DESCRIPTION OF THE TASK:
Going line by line through the listing below, count each line that includes the word "constraint", and reply with the count only.

DATA RECORDS:

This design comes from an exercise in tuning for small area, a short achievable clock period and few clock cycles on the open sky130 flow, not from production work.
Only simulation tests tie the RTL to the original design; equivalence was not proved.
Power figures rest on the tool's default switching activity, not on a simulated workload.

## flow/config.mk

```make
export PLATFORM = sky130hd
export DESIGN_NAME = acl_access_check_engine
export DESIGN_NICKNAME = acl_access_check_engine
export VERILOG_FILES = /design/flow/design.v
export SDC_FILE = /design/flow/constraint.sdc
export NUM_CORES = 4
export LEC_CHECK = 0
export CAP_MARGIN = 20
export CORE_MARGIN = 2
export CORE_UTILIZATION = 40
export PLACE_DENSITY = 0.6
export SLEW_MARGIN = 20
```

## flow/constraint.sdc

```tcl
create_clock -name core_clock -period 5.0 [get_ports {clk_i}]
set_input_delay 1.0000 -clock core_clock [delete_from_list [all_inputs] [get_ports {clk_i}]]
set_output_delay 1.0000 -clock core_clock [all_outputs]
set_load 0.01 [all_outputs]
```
* * *
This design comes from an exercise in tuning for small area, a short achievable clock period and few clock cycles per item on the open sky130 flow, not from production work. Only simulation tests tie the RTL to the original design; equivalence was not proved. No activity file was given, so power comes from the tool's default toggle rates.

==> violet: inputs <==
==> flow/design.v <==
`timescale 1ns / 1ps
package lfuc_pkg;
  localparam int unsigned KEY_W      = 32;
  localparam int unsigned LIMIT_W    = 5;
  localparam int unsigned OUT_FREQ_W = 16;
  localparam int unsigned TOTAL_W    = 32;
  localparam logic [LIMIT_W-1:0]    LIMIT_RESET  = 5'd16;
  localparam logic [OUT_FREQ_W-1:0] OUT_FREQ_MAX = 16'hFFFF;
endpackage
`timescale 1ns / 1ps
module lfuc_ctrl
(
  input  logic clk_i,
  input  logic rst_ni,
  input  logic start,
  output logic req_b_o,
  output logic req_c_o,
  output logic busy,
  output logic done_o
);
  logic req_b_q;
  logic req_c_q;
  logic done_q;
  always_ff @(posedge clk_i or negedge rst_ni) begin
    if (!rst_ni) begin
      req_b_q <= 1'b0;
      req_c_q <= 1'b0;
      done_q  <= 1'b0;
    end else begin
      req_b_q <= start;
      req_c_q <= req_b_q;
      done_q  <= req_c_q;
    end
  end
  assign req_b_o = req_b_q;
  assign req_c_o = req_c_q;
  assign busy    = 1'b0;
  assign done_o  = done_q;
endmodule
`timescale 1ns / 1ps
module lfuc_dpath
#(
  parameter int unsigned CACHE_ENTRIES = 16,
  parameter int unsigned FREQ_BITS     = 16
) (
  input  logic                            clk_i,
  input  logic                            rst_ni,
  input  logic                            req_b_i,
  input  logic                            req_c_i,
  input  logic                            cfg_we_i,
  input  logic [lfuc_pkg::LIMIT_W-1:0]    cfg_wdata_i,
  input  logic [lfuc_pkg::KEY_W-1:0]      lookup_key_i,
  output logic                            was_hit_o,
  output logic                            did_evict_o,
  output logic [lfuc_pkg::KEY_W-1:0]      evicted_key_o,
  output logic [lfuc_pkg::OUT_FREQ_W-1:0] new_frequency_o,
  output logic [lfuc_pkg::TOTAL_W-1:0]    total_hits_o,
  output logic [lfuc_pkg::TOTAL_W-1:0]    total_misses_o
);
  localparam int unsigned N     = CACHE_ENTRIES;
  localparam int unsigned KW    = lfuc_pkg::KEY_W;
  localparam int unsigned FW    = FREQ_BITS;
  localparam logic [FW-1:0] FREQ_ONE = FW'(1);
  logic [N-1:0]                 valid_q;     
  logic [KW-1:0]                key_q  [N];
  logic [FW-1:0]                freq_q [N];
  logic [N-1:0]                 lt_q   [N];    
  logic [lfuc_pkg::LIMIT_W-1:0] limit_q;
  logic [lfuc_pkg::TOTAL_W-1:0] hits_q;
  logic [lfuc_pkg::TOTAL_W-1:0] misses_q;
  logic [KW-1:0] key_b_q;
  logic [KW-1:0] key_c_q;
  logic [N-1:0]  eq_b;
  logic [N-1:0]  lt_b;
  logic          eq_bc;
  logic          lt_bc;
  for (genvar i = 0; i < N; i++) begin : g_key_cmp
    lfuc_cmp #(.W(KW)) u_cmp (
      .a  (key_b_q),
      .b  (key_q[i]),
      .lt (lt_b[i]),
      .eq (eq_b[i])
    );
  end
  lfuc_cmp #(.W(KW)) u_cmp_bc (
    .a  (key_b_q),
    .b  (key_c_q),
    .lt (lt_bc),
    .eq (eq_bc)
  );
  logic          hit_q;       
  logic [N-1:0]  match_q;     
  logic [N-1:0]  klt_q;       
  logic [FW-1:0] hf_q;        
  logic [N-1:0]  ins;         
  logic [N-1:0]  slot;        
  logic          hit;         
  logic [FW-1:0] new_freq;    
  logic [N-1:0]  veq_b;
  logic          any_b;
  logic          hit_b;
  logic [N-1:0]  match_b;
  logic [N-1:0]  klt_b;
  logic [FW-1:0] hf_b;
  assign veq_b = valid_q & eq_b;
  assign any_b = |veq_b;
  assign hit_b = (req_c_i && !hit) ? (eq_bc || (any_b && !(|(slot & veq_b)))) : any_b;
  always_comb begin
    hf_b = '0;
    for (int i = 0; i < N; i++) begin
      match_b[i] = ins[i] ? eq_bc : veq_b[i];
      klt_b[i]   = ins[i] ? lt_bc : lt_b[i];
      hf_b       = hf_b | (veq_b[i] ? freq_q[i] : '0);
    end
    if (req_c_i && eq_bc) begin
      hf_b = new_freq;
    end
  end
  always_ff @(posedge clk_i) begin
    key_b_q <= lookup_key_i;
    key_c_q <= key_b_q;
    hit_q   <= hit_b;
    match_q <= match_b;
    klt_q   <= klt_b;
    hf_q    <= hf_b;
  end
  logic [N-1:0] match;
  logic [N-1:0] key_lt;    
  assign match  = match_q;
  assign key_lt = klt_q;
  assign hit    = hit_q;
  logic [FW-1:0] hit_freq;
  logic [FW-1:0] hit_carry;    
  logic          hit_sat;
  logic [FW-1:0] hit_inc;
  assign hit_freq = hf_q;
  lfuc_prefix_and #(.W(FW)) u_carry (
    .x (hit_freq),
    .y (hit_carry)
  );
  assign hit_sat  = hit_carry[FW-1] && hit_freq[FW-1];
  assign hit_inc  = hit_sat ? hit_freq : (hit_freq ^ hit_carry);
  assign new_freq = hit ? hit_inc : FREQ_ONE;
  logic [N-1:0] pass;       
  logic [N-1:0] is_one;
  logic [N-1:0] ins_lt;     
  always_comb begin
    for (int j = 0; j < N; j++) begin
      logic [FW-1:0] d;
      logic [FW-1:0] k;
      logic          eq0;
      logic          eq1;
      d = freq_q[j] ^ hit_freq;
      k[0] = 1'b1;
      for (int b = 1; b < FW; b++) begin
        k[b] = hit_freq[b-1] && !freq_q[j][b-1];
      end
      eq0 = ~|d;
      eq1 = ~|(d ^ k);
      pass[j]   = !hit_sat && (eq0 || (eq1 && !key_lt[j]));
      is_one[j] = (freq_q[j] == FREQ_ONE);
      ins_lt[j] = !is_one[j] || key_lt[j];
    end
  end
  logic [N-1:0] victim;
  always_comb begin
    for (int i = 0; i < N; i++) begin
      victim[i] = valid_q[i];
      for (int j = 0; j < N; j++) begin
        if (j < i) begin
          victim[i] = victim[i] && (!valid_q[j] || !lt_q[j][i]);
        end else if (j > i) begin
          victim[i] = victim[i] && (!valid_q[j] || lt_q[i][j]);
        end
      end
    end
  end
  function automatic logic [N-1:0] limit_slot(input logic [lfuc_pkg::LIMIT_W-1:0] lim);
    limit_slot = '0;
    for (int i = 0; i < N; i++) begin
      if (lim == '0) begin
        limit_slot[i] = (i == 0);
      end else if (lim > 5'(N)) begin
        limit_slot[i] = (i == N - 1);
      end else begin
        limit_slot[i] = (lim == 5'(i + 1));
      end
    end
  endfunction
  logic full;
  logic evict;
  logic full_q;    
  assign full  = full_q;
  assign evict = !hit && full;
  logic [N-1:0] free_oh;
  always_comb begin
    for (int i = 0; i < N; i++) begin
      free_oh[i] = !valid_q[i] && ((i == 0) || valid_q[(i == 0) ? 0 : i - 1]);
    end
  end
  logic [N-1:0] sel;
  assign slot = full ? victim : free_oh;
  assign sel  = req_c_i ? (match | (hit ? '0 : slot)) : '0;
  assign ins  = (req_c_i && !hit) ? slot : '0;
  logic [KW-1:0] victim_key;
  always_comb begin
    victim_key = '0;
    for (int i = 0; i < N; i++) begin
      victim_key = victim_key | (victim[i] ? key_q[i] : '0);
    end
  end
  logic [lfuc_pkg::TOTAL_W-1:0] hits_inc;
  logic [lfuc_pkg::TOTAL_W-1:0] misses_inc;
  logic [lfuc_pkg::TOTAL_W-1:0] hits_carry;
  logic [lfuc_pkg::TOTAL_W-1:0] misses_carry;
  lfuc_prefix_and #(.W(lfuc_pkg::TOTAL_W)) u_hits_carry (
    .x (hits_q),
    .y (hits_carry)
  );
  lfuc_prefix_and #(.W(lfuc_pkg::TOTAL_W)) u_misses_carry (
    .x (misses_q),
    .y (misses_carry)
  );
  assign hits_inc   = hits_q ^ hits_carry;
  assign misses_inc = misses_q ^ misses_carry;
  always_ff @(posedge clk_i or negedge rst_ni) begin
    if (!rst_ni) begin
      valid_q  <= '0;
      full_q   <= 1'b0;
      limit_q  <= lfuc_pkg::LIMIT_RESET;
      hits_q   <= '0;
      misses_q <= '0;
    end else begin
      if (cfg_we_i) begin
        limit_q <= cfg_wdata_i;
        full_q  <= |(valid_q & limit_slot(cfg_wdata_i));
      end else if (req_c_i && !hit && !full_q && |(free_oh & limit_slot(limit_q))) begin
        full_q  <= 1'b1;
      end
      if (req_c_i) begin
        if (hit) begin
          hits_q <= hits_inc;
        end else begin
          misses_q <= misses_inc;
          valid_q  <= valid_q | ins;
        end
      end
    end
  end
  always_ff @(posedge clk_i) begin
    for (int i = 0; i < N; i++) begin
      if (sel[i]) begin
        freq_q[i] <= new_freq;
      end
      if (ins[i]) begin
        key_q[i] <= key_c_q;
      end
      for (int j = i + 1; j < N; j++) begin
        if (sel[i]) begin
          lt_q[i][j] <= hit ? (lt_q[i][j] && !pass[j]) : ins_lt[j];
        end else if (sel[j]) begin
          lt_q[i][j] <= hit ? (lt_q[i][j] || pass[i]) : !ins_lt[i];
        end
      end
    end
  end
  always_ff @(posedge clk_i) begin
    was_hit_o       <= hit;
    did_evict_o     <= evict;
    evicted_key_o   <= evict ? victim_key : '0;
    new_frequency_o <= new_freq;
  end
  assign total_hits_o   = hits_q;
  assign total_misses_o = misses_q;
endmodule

ANSWER TO THIS TASK:
2